PROMPT » Using the records below, write out again exactly the lines that begin at the line containing "-- run 2: metal" and end at the line containing "-- run 2: per-stage", and no other lines.

[Start of section]

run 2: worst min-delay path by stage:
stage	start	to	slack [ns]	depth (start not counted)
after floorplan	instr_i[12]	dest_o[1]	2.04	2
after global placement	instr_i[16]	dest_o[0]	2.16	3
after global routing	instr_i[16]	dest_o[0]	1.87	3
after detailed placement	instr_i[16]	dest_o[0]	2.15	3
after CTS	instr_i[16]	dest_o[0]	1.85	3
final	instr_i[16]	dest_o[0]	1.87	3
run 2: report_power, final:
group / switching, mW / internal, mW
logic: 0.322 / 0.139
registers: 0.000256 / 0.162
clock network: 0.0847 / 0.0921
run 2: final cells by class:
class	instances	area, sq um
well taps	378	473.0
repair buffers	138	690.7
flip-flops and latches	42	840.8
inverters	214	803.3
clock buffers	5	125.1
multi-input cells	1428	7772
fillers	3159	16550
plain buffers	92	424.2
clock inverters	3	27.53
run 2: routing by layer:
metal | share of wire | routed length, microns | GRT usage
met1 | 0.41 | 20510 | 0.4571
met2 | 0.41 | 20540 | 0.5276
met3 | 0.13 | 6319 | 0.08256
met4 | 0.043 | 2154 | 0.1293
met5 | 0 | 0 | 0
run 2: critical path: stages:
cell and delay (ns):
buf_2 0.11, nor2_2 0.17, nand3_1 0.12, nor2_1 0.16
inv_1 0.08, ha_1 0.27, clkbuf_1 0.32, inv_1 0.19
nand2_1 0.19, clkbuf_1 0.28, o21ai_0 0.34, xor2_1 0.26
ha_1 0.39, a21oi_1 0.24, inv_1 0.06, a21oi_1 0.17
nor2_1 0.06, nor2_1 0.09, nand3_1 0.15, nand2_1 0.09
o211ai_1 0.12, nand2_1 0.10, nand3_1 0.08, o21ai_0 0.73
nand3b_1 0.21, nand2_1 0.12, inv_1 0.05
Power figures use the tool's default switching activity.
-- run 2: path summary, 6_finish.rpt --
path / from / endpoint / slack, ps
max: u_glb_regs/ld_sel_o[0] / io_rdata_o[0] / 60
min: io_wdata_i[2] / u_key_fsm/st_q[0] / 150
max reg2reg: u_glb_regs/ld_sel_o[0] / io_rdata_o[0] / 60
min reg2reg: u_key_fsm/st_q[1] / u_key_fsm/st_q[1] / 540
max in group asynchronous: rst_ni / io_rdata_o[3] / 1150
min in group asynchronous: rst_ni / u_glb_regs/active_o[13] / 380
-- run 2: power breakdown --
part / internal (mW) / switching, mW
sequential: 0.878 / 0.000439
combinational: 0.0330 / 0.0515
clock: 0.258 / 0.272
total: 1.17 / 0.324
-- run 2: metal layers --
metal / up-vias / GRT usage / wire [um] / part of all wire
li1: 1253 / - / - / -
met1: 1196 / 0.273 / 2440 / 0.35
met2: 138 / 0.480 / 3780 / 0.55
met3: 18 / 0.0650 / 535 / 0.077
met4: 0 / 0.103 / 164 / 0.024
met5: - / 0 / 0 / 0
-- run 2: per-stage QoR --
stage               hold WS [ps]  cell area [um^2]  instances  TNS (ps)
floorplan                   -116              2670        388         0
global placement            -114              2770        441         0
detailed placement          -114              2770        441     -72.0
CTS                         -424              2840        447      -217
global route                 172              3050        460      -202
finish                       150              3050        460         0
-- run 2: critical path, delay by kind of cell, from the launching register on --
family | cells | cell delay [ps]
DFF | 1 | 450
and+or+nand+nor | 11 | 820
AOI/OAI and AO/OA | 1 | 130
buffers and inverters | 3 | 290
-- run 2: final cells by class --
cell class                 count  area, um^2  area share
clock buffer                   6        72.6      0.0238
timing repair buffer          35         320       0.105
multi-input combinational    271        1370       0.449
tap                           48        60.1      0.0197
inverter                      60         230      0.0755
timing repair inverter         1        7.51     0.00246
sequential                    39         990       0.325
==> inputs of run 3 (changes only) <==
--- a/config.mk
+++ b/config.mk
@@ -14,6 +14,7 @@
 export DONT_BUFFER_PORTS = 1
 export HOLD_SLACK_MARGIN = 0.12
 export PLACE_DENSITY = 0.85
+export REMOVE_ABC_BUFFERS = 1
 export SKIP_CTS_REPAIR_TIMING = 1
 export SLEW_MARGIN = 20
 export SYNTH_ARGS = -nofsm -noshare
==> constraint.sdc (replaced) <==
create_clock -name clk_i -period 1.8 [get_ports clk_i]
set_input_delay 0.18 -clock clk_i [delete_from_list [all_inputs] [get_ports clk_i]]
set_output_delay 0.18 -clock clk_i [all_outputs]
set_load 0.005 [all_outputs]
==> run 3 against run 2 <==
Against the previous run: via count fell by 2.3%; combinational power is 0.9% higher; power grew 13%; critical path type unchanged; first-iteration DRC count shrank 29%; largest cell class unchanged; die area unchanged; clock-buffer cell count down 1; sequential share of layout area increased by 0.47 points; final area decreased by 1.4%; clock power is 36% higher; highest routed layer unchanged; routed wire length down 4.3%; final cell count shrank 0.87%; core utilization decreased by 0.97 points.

[End of section]

RESPONSE AREA »
-- run 2: metal layers --
metal / up-vias / GRT usage / wire [um] / part of all wire
li1: 1253 / - / - / -
met1: 1196 / 0.273 / 2440 / 0.35
met2: 138 / 0.480 / 3780 / 0.55
met3: 18 / 0.0650 / 535 / 0.077
met4: 0 / 0.103 / 164 / 0.024
met5: - / 0 / 0 / 0
-- run 2: per-stage QoR --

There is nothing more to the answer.